Friday, June 15, 2007

RHIOs still a tough row to hoe

This week's GovernmentHealthIT reports the dissolution of the Northeastern Pennsylvania Regional Health Information Organization ("Pennsylvania RHIO to close"). This follows on the demise of the Santa Barbara County Care Data Exchange. In the coming weeks another relatively high profile effort will announce their decision to dissolve.

There are over 200 HIE efforts across the country, most still burning through their initial grant funding, trying to find the elusive "sustainability" model. None have yet been able to replicate the successes of the only self-sustaining efforts to date: Indiana Health Information Exchange, HealthBridge, and MA-SHARE.

It's worth noting that the lines of business that have made these efforts sustainable so far haven't been about ubiquitious sharing of data, per se; success in these efforts has come from creating a single "pipeline" that efficiently channels disparate streams of data. The successful product/service areas have used technology to create economies of scale in basic backoffice functions, and collaboration to convince participants to outsource these functions to the "RHIO".

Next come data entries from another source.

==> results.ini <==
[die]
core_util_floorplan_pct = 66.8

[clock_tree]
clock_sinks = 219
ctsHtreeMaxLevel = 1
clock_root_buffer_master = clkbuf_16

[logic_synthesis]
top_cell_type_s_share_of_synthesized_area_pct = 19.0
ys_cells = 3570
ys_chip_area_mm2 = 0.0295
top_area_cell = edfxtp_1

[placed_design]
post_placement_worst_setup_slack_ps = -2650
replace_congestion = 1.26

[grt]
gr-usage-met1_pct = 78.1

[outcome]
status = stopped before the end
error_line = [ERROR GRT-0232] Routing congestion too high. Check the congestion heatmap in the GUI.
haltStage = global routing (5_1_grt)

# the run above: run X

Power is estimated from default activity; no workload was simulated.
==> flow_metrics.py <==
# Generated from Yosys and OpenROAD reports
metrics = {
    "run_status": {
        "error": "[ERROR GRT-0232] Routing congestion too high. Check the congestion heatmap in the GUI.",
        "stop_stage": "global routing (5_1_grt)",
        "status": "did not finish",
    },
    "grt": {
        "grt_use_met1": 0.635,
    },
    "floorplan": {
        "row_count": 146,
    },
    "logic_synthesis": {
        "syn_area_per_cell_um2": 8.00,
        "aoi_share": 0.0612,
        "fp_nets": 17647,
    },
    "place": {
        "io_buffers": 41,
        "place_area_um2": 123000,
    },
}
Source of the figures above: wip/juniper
willow:
## CPU_6507
module CPU_6507(
	output [12:0] addr_bus,
	output reg [7:0] d_out,
	input [7:0] d_in,
	output reg wenb,
	input clk,
	input rstb,
	input rdy
);
reg [7:0] A;
reg [7:0] X;
reg [7:0] Y;
reg carry;
reg intr_disable;
reg overflow;
reg decimal;
reg [7:0] stack_ptr;
reg negative;
reg zero;
reg [15:0] PC;
reg [15:0] full_addr;
assign addr_bus = full_addr[12:0];
reg [7:0] addr_in_buff;
reg [7:0] I;
reg is_reset;
reg [3:0] phase;
wire [7:0] instr = phase == 1 ? d_in : I;
wire isNOP = instr == 8'hEA;
wire isLoadOrStore = instr[7:6] == 2'b10 && !isNOP && !(
		instr == 8'h90 ||
		instr == 8'hB0 ||
		instr[3:0] == 4'h8 ||
		instr[3:0] == 4'hA
	);
wire isLoad = isLoadOrStore && instr[5];
wire isStore = isLoadOrStore && !instr[5];
wire isJSR = instr == 8'h20;
wire isRTS = instr == 8'h60;
wire isRTI = instr == 8'h40;
wire isTransfer = instr == 8'h98 || instr == 8'hA8 || (instr[3:0] == 4'hA && instr[7:6] == 2'b10);
wire isBranch = instr[4:0] == 5'h10;
wire isJump = instr == 8'h4C || instr == 8'h6C;
wire isStack = ~instr[7] && instr[4:0] == 5'h08;
wire pull = instr[5];
wire isSpecial = (~instr[7] && instr[4:0] == 5'h18) || instr == 8'hB8 || instr == 8'hD8 || instr == 8'hF8;
wire isArith = !isLoadOrStore && !isNOP && !isTransfer && !isBranch && !isJump && !isTransfer && !isStack && !isSpecial;
wire isBreak = instr == 8'h00;
wire isImplied = instr[3:0] == 4'hA || instr[3:0] == 4'h8;
wire isImmediate = instr[4:0] == 5'h09 || instr[3:0] == 4'h02 || (instr[7] && ~instr[4] && instr[3:0] == 0); 
wire isIndexed = instr[4];
  ...
For scale: ~33 I/O pins.
==> flow/config.mk <==
export PLATFORM = sky130hd
export DESIGN_NAME = CPU_6507
export DESIGN_NICKNAME = CPU_6507
export VERILOG_FILES = /design/flow/design.v
export SDC_FILE = /design/flow/constraint.sdc
export NUM_CORES = 4
export LEC_CHECK = 0
export CAP_MARGIN = 20
export CORE_MARGIN = 2
export CORE_UTILIZATION = 71
export PLACE_DENSITY_LB_ADDON = 0.0
export SETUP_SLACK_MARGIN = 1.95
export SLEW_MARGIN = 20
export TNS_END_PERCENT = 5
==> flow/constraint.sdc <==
create_clock -name core_clock -period 6.74 [get_ports {clk}]
set_input_delay 1.3480 -clock core_clock [delete_from_list [all_inputs] [get_ports {clk}]]
set_output_delay 1.3480 -clock core_clock [all_outputs]
set_load 0.01 [all_outputs]
run.sh (not shown) runs the stock make flow with config.mk's settings and CLKGATE_MAP_FILE=.
For willow, the flow was terminated by a tool error in global routing (5_1_grt) and produced no final design.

This general model can be replicated in many other places, so there's still plenty of opportunity out there, but it's not a universally applicable solution. Making this model work in other places where it fits, and establishing other value-generating product/service areas where the model doesn't fit, will be key to getting more RHIOs firmly in the win column.

2 comments:

Sachi said...

Hi Micky,

What do you think of the "push" form of data exchange - directed delivery of clinical information from provider to provider? Do you feel it is a sustainable model - if so, which use cases do you think have most value, from your experience in managing 3 HIEs?

Regards,
Sachi

Dave S. said...

If you check out the Indiana web site, you will see that they use a "push" model for clinical messaging. MA-SHARE is in the process of developing a push service for some use cases, too. I'll leave it to Micky to comment on his experience from the community HIEs.